Cancer is a significant health problem worldwide and forms through orchestrated and highly complex biological processes. This process is mediated through biophysical and biochemical signals that develop from within the tumor microenvironment. Although two-dimensional culture systems of established breast cancer cell lines are the most widely used model for cancer biology and preclinical drug assessments, it poorly mimics the behavior of cancer cells in vivo and fails to reproduce the in vivo tumor microenvironment, and accordingly, the data it produces is not always predictive.
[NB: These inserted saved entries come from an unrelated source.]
**src/rtl/entry_alloc_tracker_if.sv**
```systemverilog
//==============================================================================
// Module      : entry_alloc_tracker_if
// Description : Allocation / release / status bundle for entry_alloc_tracker.
//               slave  : the tracker (drives grant, id and status)
//               master : the requester (drives alloc_req and release)
//               Ports  : alloc_req, alloc_gnt, alloc_id, rel_valid, rel_id,
//                        busy, count, full, empty, rel_err
// Revision    : 1.0 - initial release
//==============================================================================
`default_nettype none

interface entry_alloc_tracker_if #(
    parameter int NUM_ENTRIES = 8
);
    localparam int ID_W  = (NUM_ENTRIES < 2) ? 1 : $clog2(NUM_ENTRIES);
    localparam int CNT_W = $clog2(NUM_ENTRIES + 1);

    logic                   alloc_req;
    logic                   alloc_gnt;
    logic [ID_W-1:0]        alloc_id;
    logic                   rel_valid;
    logic [ID_W-1:0]        rel_id;
    logic [NUM_ENTRIES-1:0] busy;
    logic [CNT_W-1:0]       count;
    logic                   full;
    logic                   empty;
    logic                   rel_err;

    modport slave (
        input  alloc_req, rel_valid, rel_id,
        output alloc_gnt, alloc_id, busy, count, full, empty, rel_err
    );

    modport master (
        output alloc_req, rel_valid, rel_id,
        input  alloc_gnt, alloc_id, busy, count, full, empty, rel_err
    );
endinterface

`default_nettype wire

```
**src/rtl/entry_alloc_tracker.sv**
```systemverilog
//==============================================================================
// Module      : entry_alloc_tracker
// Description : Busy/free tracker for NUM_ENTRIES miss-handling slots. Grants
//               the highest-index free entry combinationally, accepts one
//               release per cycle, flags illegal releases one cycle later.
//               Ports  : clk, rst (sync, active-high), bus (slave modport)
// Revision    : 1.0 - initial release
//==============================================================================
`default_nettype none

module entry_alloc_tracker #(
    parameter int NUM_ENTRIES = 8
) (
    input  logic                  clk,
    input  logic                  rst,
    entry_alloc_tracker_if.slave  bus
);
    localparam int ID_W  = (NUM_ENTRIES < 2) ? 1 : $clog2(NUM_ENTRIES);
    localparam int CNT_W = $clog2(NUM_ENTRIES + 1);

    generate
        if (NUM_ENTRIES < 2) begin : g_param_check
            $fatal(1, "entry_alloc_tracker: NUM_ENTRIES must be >= 2");
        end
    endgenerate

    logic [NUM_ENTRIES-1:0] busy_q, busy_d;
    logic [CNT_W-1:0]       count_q, count_d;
    logic                   full_q, full_d;
    logic                   empty_q, empty_d;
    logic                   rel_err_q;

    logic                   w_gnt;
    logic [ID_W-1:0]        w_alloc_id;
    logic [NUM_ENTRIES-1:0] w_alloc_mask;
    logic [NUM_ENTRIES-1:0] w_rel_mask;
    logic                   w_rel_legal;
    logic                   w_rel_err;

    // Ascending scan: the last free index seen wins, giving the highest one.
    always_comb begin
        w_alloc_id = '0;
        for (int i = 0; i < NUM_ENTRIES; i++) begin
            if (!busy_q[i]) begin
                w_alloc_id = ID_W'(i);
            end
        end
    end

    // Full is registered, so a same-cycle release can never enable a grant.
    assign w_gnt = bus.alloc_req & ~full_q & ~rst;

    // Release decode by per-entry match: ids beyond NUM_ENTRIES-1 match no
    // entry, so range and busy checks fall out of the same comparison.
    always_comb begin
        w_alloc_mask = '0;
        w_rel_mask   = '0;
        for (int i = 0; i < NUM_ENTRIES; i++) begin
            w_alloc_mask[i] = w_gnt && (w_alloc_id == ID_W'(i));
            w_rel_mask[i]   = bus.rel_valid && (bus.rel_id == ID_W'(i)) && busy_q[i];
        end
    end

    assign w_rel_legal = |w_rel_mask;
    assign w_rel_err   = bus.rel_valid & ~w_rel_legal;

    // Allocation targets a free entry and release a busy one, so the two
    // masks never overlap.
    always_comb begin
        busy_d  = (busy_q | w_alloc_mask) & ~w_rel_mask;
        count_d = count_q + CNT_W'(w_gnt) - CNT_W'(w_rel_legal);
        full_d  = (count_d == CNT_W'(NUM_ENTRIES));
        empty_d = (count_d == '0);
    end

    always_ff @(posedge clk) begin
        if (rst) begin
            busy_q    <= '0;
            count_q   <= '0;
            full_q    <= 1'b0;
            empty_q   <= 1'b1;
            rel_err_q <= 1'b0;
        end else begin
            busy_q    <= busy_d;
            count_q   <= count_d;
            full_q    <= full_d;
            empty_q   <= empty_d;
            rel_err_q <= w_rel_err;
        end
    end

    assign bus.alloc_gnt = w_gnt;
    assign bus.alloc_id  = w_alloc_id;
    assign bus.busy      = busy_q;
    assign bus.count     = count_q;
    assign bus.full      = full_q;
    assign bus.empty     = empty_q;
    assign bus.rel_err   = rel_err_q;

endmodule

`default_nettype wire

```
**src/flat_wrapper.sv**
```systemverilog
// flat-port wrapper written by rule: the top's interface ports become plain ports
module entry_alloc_tracker_flat 
#(
    parameter int NUM_ENTRIES = 8
)
  (clk, rst, bus_alloc_req, bus_rel_valid, bus_rel_id, bus_alloc_gnt, bus_alloc_id, bus_busy, bus_count, bus_full, bus_empty, bus_rel_err);
  entry_alloc_tracker_if #(.NUM_ENTRIES(NUM_ENTRIES)) bus_i ();
  input  logic clk;
  input  logic rst;
  input wire logic [$bits(bus_i.alloc_req)-1:0] bus_alloc_req;
  input wire logic [$bits(bus_i.rel_valid)-1:0] bus_rel_valid;
  input wire logic [$bits(bus_i.rel_id)-1:0] bus_rel_id;
  output wire logic [$bits(bus_i.alloc_gnt)-1:0] bus_alloc_gnt;
  output wire logic [$bits(bus_i.alloc_id)-1:0] bus_alloc_id;
  output wire logic [$bits(bus_i.busy)-1:0] bus_busy;
  output wire logic [$bits(bus_i.count)-1:0] bus_count;
  output wire logic [$bits(bus_i.full)-1:0] bus_full;
  output wire logic [$bits(bus_i.empty)-1:0] bus_empty;
  output wire logic [$bits(bus_i.rel_err)-1:0] bus_rel_err;
  assign bus_i.alloc_req = bus_alloc_req;
  assign bus_i.rel_valid = bus_rel_valid;
  assign bus_i.rel_id = bus_rel_id;
  assign bus_alloc_gnt = bus_i.alloc_gnt;
  assign bus_alloc_id = bus_i.alloc_id;
  assign bus_busy = bus_i.busy;
  assign bus_count = bus_i.count;
  assign bus_full = bus_i.full;
  assign bus_empty = bus_i.empty;
  assign bus_rel_err = bus_i.rel_err;
  entry_alloc_tracker #(.NUM_ENTRIES(NUM_ENTRIES)) u_core (.clk(clk), .rst(rst), .bus(bus_i));
endmodule
```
Effective therapeutic strategies require a cost-efficient in vitro model that can more accurately resemble the in vivo tumor microenvironment, thus permitting a variety of in vitro studies. Rapid prototyping (RP) is one of the most promising techniques for designing and producing three-dimensional (3D) systems (hydrogels, scaffolds) for drug efficacy analysis, developing drug delivery systems, and tissue engineering applications. The application of 3D bioprinting in engineering a cancer cell microenvironment will be the focus of this chapter. We will describe previous model systems used to understand cancer cell behavior. In particular, bioprinting methods and strategies that emphasize recreation of a cancer microenvironment that promotes cultured cancer cells to express a more relevant phenotype will be examined. Our focus will be on the 3D bioprinted models that serve as a predictive model for understanding mechanisms leading to cancer cell metastasis, permit real-time study of cell-cell interactions, enable the analysis of growth factors and cytokine expression that supports tumor cell growth or survival, and the molecular cross-talk between tumor and stromal cells. The chapter will conclude with an assessment of the current state-of-the-art and future prospects.